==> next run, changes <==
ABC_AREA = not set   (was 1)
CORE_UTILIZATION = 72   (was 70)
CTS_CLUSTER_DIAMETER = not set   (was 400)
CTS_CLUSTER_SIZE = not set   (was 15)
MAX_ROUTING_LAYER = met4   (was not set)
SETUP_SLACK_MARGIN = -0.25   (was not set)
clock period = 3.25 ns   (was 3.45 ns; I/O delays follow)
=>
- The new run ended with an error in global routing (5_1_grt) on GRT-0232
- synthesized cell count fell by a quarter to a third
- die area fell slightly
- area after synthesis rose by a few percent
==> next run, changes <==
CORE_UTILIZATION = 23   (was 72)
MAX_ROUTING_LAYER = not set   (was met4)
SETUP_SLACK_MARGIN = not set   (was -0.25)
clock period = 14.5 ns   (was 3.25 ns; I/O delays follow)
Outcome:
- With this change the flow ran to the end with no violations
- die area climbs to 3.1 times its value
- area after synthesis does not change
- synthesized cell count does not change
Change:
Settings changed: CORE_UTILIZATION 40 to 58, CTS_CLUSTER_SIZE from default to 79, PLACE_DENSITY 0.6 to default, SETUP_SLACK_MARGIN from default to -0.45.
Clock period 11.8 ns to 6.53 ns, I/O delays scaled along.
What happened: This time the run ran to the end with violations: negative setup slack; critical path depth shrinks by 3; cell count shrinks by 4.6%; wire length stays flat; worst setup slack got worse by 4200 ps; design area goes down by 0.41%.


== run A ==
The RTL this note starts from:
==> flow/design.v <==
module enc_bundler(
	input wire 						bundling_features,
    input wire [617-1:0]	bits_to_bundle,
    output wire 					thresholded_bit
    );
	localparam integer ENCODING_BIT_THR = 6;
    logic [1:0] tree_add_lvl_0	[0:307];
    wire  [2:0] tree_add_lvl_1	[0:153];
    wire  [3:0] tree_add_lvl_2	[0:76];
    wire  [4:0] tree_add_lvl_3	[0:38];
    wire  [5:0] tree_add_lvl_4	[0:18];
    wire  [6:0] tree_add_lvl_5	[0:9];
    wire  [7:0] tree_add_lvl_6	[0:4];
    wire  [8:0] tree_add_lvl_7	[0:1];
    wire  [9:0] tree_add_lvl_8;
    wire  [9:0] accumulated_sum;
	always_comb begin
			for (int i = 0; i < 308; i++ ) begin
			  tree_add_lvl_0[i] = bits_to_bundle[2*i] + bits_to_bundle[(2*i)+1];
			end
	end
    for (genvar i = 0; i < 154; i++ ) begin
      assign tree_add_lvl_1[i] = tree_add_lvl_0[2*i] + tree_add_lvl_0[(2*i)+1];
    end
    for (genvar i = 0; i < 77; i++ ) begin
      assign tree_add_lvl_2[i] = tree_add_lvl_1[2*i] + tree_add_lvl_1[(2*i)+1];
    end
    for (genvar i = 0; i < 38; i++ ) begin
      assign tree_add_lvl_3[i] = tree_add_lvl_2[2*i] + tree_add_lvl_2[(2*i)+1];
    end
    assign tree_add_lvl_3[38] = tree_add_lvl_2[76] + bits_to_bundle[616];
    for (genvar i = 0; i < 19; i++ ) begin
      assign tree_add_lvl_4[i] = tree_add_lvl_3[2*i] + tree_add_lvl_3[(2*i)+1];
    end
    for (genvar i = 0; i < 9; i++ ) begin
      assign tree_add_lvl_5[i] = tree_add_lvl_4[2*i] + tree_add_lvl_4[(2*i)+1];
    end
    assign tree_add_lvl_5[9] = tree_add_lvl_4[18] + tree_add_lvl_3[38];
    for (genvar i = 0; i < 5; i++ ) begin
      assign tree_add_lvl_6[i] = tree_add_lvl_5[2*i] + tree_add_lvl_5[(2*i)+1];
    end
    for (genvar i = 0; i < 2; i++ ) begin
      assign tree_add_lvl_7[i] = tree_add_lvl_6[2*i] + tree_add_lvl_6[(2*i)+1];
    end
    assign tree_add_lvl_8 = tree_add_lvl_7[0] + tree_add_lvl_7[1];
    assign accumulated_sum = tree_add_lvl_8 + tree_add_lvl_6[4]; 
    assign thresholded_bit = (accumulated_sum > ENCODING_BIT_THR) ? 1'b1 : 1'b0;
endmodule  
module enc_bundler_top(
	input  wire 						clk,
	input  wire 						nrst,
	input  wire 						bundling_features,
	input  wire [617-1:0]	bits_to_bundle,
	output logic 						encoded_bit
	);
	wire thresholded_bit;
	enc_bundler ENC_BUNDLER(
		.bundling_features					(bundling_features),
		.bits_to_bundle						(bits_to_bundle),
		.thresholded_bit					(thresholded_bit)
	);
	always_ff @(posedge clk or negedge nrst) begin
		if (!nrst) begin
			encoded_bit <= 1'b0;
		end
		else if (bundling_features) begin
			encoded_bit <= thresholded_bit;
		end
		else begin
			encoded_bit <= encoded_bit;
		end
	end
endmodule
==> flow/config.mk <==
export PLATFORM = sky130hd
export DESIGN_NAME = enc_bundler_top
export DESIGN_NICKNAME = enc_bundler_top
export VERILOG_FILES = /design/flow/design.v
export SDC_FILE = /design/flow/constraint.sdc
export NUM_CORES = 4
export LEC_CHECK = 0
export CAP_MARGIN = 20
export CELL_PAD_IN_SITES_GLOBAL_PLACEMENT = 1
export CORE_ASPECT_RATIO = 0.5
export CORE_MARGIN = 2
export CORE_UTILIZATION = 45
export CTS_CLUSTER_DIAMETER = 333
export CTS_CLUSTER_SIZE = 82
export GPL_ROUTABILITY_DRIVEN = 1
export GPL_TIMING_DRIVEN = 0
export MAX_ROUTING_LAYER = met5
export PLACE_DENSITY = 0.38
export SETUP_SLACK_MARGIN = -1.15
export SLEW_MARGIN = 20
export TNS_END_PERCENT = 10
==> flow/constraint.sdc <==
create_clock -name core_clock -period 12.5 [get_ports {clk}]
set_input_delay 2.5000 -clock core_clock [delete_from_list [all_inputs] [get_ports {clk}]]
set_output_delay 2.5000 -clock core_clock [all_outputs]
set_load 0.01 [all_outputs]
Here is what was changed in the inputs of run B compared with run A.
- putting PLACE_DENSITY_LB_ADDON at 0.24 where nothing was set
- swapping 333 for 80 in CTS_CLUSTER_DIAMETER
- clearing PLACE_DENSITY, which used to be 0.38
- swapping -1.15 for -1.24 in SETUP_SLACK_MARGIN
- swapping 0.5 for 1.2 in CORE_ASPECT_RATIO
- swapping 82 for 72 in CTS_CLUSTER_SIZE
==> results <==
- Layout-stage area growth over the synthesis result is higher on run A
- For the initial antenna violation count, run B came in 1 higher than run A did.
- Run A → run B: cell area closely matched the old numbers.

::::

• [Activity] Where a line of the records contains the word "after", copy that line.

• [Result for this task]
- area after synthesis rose by a few percent
- area after synthesis does not change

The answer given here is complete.